In the data, find the word "begin" and copy out every line that has it.
+++ RECORDS FOR PROCESSING +++
===== src/sv/slr_div.sv =====
// ----------------------------------------------------------------------------
// slr_div: serial unsigned divider
// Restoring division, one quotient bit per cycle. A start pulse loads the
// operands; done pulses for one cycle when quotient and remainder are ready.
// ----------------------------------------------------------------------------
module slr_div #(
	parameter int DW = slr_pkg::DIV_W,
	parameter int VW = slr_pkg::CNT_W
) (
	input  logic          clk,
	input  logic          arst_n,
	input  logic          start,
	input  logic [DW-1:0] dividend,
	input  logic [VW-1:0] divisor,
	output logic          done,
	output logic [DW-1:0] quotient,
	output logic [VW-1:0] remainder
);
	localparam int CW = $clog2(DW + 1);

	logic [DW-1:0] dvd_q;
	logic [VW-1:0] rem_q;
	logic [VW-1:0] dsr_q;
	logic [CW-1:0] cnt_q;
	logic          done_q;
	logic [VW:0]   trial;
	logic [VW:0]   diff;
	logic          ge;
	logic [VW-1:0] rem_next;

	// One restoring step: bring down the next dividend bit and try a subtract.
	always_comb begin
		trial    = {rem_q, dvd_q[DW-1]};
		diff     = trial - {1'b0, dsr_q};
		ge       = (trial >= {1'b0, dsr_q});
		rem_next = ge ? diff[VW-1:0] : trial[VW-1:0];
	end

	// Step counter and completion flag.
	always_ff @(posedge clk or negedge arst_n) begin
		if (!arst_n) begin
			cnt_q  <= '0;
			done_q <= 1'b0;
		end else if (start) begin
			cnt_q  <= CW'(DW);
			done_q <= 1'b0;
		end else if (cnt_q != '0) begin
			cnt_q  <= cnt_q - CW'(1);
			done_q <= (cnt_q == CW'(1));
		end else begin
			done_q <= 1'b0;
		end
	end

	// Operand registers; quotient bits shift in behind the dividend.
	always_ff @(posedge clk) begin
		if (start) begin
			dvd_q <= dividend;
			rem_q <= '0;
			dsr_q <= divisor;
		end else if (cnt_q != '0) begin
			dvd_q <= {dvd_q[DW-2:0], ge};
			rem_q <= rem_next;
		end
	end

	assign done      = done_q;
	assign quotient  = dvd_q;
	assign remainder = rem_q;

endmodule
+++
* COMPLETED TASK:
	always_comb begin
	always_ff @(posedge clk or negedge arst_n) begin
		if (!arst_n) begin
		end else if (start) begin
		end else if (cnt_q != '0) begin
		end else begin
	always_ff @(posedge clk) begin
		if (start) begin
		end else if (cnt_q != '0) begin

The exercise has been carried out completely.